Stored items:

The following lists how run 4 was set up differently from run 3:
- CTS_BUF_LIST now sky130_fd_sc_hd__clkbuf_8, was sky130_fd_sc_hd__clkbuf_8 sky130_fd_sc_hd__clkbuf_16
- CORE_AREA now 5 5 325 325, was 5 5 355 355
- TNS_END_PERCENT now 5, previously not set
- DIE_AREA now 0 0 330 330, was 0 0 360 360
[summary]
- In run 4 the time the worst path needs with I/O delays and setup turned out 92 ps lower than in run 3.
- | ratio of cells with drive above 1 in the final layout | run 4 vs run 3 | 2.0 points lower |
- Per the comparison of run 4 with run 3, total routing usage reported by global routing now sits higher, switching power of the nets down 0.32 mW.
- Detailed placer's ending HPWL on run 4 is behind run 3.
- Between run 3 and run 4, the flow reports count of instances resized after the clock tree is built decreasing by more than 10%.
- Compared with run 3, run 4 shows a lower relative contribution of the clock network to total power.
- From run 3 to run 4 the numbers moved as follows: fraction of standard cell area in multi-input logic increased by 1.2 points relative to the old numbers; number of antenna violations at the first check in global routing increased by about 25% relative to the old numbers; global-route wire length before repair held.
What follows belongs to an exercise in optimizing a design on an open flow for small area, a short achievable clock period and few clock cycles per item; a production flow would make more cautious choices.

== 09-25 ==
==> flow/design.v <==
module unidad_math (
    input  logic        clk,
    input  logic        rst_n,
    input  logic        start,
    input  logic [1:0]  op,        
    input  logic [15:0] a,
    input  logic [15:0] b,
    output logic [31:0] result,
    output logic        done
);
    logic [31:0] R;       
    logic [15:0] A;       
    logic        f_mul, f_div, f_sq, f_bcd;    
    logic [2:0]  cnt;
    logic        busy;
    logic [18:0] X, P, Q2, Q3, W, S1, S2, S3, cs_s, cs_c, cs2_s, cs2_c;
    logic        sub;
    assign sub = f_div | f_sq;
    always_comb begin
        X = {3'b000, R[31:16]};
        if (f_div) X = {1'b0, R[31:14]};
        if (f_sq)  X = {8'd0, R[22:16], A[15:12]};
    end
    always_comb begin
        if (f_sq) begin
            P  = ~{8'd0, R[7:0], 3'b001};
            Q2 = ~{7'd0, R[7:0], 4'b0100};
            Q3 = ~{7'd0, R[7:0], 4'b1000};
        end else if (f_div) begin
            P  = {3'b111, A};
            Q2 = {2'b11, A, 1'b1};
            Q3 = {2'b11, A, 1'b1};
        end else begin
            P  = {3'b000, A & {16{R[0]}}};
            Q2 = {2'b00, A & {16{R[1]}}, 1'b0};
            Q3 = {2'b00, A & {16{R[1]}}, 1'b0};
        end
    end
    assign S1   = X + P  + {18'd0, sub};
    assign S2   = X + Q2 + {18'd0, sub};
    assign cs_s = X ^ P ^ Q3;
    assign cs_c = {((X[17:0] & P[17:0]) | (X[17:0] & Q3[17:0]) | (P[17:0] & Q3[17:0])), sub};
    assign W    = {1'b0, A & {16{R[2] & f_mul}}, 2'b00};
    assign cs2_s = cs_s ^ cs_c ^ W;
    assign cs2_c = {((cs_s[17:0] & cs_c[17:0]) | (cs_s[17:0] & W[17:0]) | (cs_c[17:0] & W[17:0])), sub};
    assign S3   = cs2_s + cs2_c;
    logic [1:0]  d_q;
    logic [15:0] d_r;
    always_comb begin
        if (!S3[18])      begin d_q = 2'd3; d_r = S3[15:0]; end
        else if (!S2[18]) begin d_q = 2'd2; d_r = S2[15:0]; end
        else if (!S1[18]) begin d_q = 2'd1; d_r = S1[15:0]; end
        else              begin d_q = 2'd0; d_r = X[15:0];  end
    end
    function automatic logic [3:0] add3(input logic [3:0] d);
        logic ge5;
        ge5 = d[3] | (d[2] & (d[1] | d[0]));
        add3 = {ge5,
                (d[2] & ~d[1] & ~d[0]) | (d[3] & d[0]),
                (~d[2] & d[1]) | (d[1] & d[0]) | (d[3] & ~d[0]),
                d[0] ^ ge5};
    endfunction
    function automatic logic [19:0] dabble(input logic [19:0] d, input logic bit_in);
        dabble = {d[18:16], add3(d[15:12]), add3(d[11:8]), add3(d[7:4]), add3(d[3:0]), bit_in};
    endfunction
    logic [19:0] b_d;
    always_comb begin
        b_d = R[19:0];
        for (int i = 0; i < 4; i++) b_d = dabble(b_d, A[15 - i]);
    end
    logic [1:0] l_dq, l_dr;
    always_comb begin
        l_dq = 2'd0; l_dr = a[15:14];
        if (b[15:2] == 14'd0)
            case (b[1:0])
                2'd0: begin l_dq = 2'd3;              l_dr = a[15:14]; end
                2'd1: begin l_dq = a[15:14];          l_dr = 2'd0; end
                2'd2: begin l_dq = {1'b0, a[15]};     l_dr = {1'b0, a[14]}; end
                default: begin l_dq = {1'b0, &a[15:14]}; l_dr = &a[15:14] ? 2'd0 : a[15:14]; end
            endcase
    end
    logic [1:0] l_sq;
    logic [2:0] l_sr;
    always_comb begin
        if (a[15:12] >= 4'd9)      begin l_sq = 2'd3; l_sr = 3'(a[15:12] - 4'd9); end
        else if (a[15:12] >= 4'd4) begin l_sq = 2'd2; l_sr = 3'(a[15:12] - 4'd4); end
        else if (a[15:12] >= 4'd1) begin l_sq = 2'd1; l_sr = 3'(a[15:12] - 4'd1); end
        else                       begin l_sq = 2'd0; l_sr = 3'd0; end
    end
    logic [3:0] l_b;
    assign l_b = add3({1'b0, a[15:13]});
    always_ff @(posedge clk) begin
        if (!rst_n) begin
            busy <= 1'b0;
            done <= 1'b0;
        end else begin
            done <= busy && !start && cnt == 3'd0;
            if (start)              busy <= 1'b1;
            else if (cnt == 3'd0)   busy <= 1'b0;
        end
    end
    always_ff @(posedge clk) begin
        cnt <= cnt - 3'd1;
        if (start) begin
            f_mul <= op == 2'd0;
            f_div <= op == 2'd1;
            f_sq  <= op == 2'd2;
            f_bcd <= op == 2'd3;
            case (op)
                2'd0: begin R <= {1'b0, a & {16{b[0]}}, b[15:1]}; A <= a;             cnt <= 3'd4; end
                2'd1: begin R <= {14'd0, l_dr, a[13:0], l_dq};  A <= ~b;              cnt <= 3'd6; end
                2'd2: begin R <= {13'd0, l_sr, 14'd0, l_sq};    A <= {a[11:0], 4'd0}; cnt <= 3'd2; end
                default: begin R <= {27'd0, l_b, a[12]};        A <= {a[11:0], 4'd0}; cnt <= 3'd2; end
            endcase
        end else begin
            if (f_mul)      R <= {S3, R[15:3]};
            else if (f_div) R <= {d_r, R[13:0], d_q};
            else if (f_sq)  R <= {9'd0, (cnt == 3'd0) ? 7'd0 : d_r[6:0], 8'd0, R[5:0], d_q};
            else            R <= {12'd0, b_d};
            if (f_sq | f_bcd) A <= {A[11:0], 4'd0};
        end
    end
    assign result = R;
endmodule
What follows belongs to an exercise in optimizing a design on an open flow for a short achievable clock period and few clock cycles; a production flow would make more cautious choices. Only simulation tests tie the RTL to the original design; equivalence was not proved.

`flow/config.mk`:
```
export PLATFORM = sky130hd
export DESIGN_NAME = CPU_wrapper
export DESIGN_NICKNAME = CPU_wrapper
export VERILOG_FILES = /design/flow/design.v
export SDC_FILE = /design/flow/constraint.sdc
export NUM_CORES = 4
export LEC_CHECK = 0
export CAP_MARGIN = 20
export CORE_MARGIN = 2
export CORE_UTILIZATION = 50
export SETUP_SLACK_MARGIN = 5
export SLEW_MARGIN = 20
export TNS_END_PERCENT = 100
```
`flow/constraint.sdc`:
```
create_clock -name core_clock -period 11.0 [get_ports {clk}]
set_input_delay 2.2000 -clock core_clock [delete_from_list [all_inputs] [get_ports {clk}]]
set_output_delay 2.2000 -clock core_clock [all_outputs]
set_load 0.01 [all_outputs]
```
This is an optimization exercise on Yosys and OpenROAD, whose aim is small area and a short achievable clock period, not a production implementation.
No functional check of the RTL was part of this run.
Power and IR drop assume default switching activity.

<file path="design/flow/flow/run.sh">
#!/bin/bash
# Standard ORFS layout (the standard.sh, standard synthesis unchanged); the only
# difference is the cell used for the port buffers that buffer_ports inserts.
set -euo pipefail
export BUFFER_PORTS_ARGS="-buffer_cell sky130_fd_sc_hd__buf_2"
bash standard.sh > standard_flow.log 2>&1
</file>
<file path="design/flow/constraint.sdc">
create_clock -name core_clock -period 7.5 [get_ports {clk}]
set_input_delay 1.5000 -clock core_clock [delete_from_list [all_inputs] [get_ports {clk}]]
set_output_delay 1.5000 -clock core_clock [all_outputs]
set_load 0.01 [all_outputs]
</file>
<file path="design/flow/standard.sh">
#!/bin/bash
# synth_recipe.tcl (not shown) runs the flow's synth.tcl, then flattens the netlist and writes it again
# the make line also repeats each setting of config.mk as NAME=value (left out here)
make -C /OpenROAD-flow-scripts/flow DESIGN_CONFIG=/design/flow/config.mk WORK_HOME=/design/flow/orfs CLKGATE_MAP_FILE= SYNTH_SCRIPT=/design/flow/synth_recipe.tcl "${@:-finish}"
</file>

- _Task directions_
What is needed is an exact repetition of the lines from the first line of the records through the line containing "- Compared with", both ends included, and nothing more.

- _Answer for the task_
The following lists how run 4 was set up differently from run 3:
- CTS_BUF_LIST now sky130_fd_sc_hd__clkbuf_8, was sky130_fd_sc_hd__clkbuf_8 sky130_fd_sc_hd__clkbuf_16
- CORE_AREA now 5 5 325 325, was 5 5 355 355
- TNS_END_PERCENT now 5, previously not set
- DIE_AREA now 0 0 330 330, was 0 0 360 360
[summary]
- In run 4 the time the worst path needs with I/O delays and setup turned out 92 ps lower than in run 3.
- | ratio of cells with drive above 1 in the final layout | run 4 vs run 3 | 2.0 points lower |
- Per the comparison of run 4 with run 3, total routing usage reported by global routing now sits higher, switching power of the nets down 0.32 mW.
- Detailed placer's ending HPWL on run 4 is behind run 3.
- Between run 3 and run 4, the flow reports count of instances resized after the clock tree is built decreasing by more than 10%.
- Compared with run 3, run 4 shows a lower relative contribution of the clock network to total power.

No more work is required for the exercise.